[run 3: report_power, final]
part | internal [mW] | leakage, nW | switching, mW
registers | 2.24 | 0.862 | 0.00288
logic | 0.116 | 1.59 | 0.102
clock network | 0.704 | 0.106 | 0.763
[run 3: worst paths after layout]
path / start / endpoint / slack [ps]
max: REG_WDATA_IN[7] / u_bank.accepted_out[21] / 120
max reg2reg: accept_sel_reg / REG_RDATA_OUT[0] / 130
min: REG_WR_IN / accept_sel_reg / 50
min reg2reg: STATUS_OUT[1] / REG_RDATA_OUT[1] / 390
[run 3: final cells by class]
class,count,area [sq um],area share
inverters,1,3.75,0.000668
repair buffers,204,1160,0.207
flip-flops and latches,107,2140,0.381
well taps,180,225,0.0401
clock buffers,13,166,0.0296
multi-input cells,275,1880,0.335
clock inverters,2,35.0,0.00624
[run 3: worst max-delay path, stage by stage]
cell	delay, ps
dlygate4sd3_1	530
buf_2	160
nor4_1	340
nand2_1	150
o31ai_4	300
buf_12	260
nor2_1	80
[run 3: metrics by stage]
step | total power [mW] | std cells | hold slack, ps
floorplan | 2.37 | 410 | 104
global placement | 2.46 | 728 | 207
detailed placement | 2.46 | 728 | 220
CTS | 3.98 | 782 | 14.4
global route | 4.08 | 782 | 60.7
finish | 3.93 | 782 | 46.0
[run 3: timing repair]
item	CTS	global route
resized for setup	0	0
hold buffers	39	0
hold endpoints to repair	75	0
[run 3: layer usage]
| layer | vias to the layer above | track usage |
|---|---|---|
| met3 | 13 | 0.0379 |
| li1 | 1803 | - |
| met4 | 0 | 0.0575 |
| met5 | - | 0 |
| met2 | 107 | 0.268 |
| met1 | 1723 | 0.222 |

Prompt:
In the entries above, find the line holding "registers | 2.24 | 0.862 | 0.00288" and the line holding "[run 3: final cells by class]", then retype exactly those two lines and every line between them, and nothing else.

Completed exercise:
registers | 2.24 | 0.862 | 0.00288
logic | 0.116 | 1.59 | 0.102
clock network | 0.704 | 0.106 | 0.763
[run 3: worst paths after layout]
path / start / endpoint / slack [ps]
max: REG_WDATA_IN[7] / u_bank.accepted_out[21] / 120
max reg2reg: accept_sel_reg / REG_RDATA_OUT[0] / 130
min: REG_WR_IN / accept_sel_reg / 50
min reg2reg: STATUS_OUT[1] / REG_RDATA_OUT[1] / 390
[run 3: final cells by class]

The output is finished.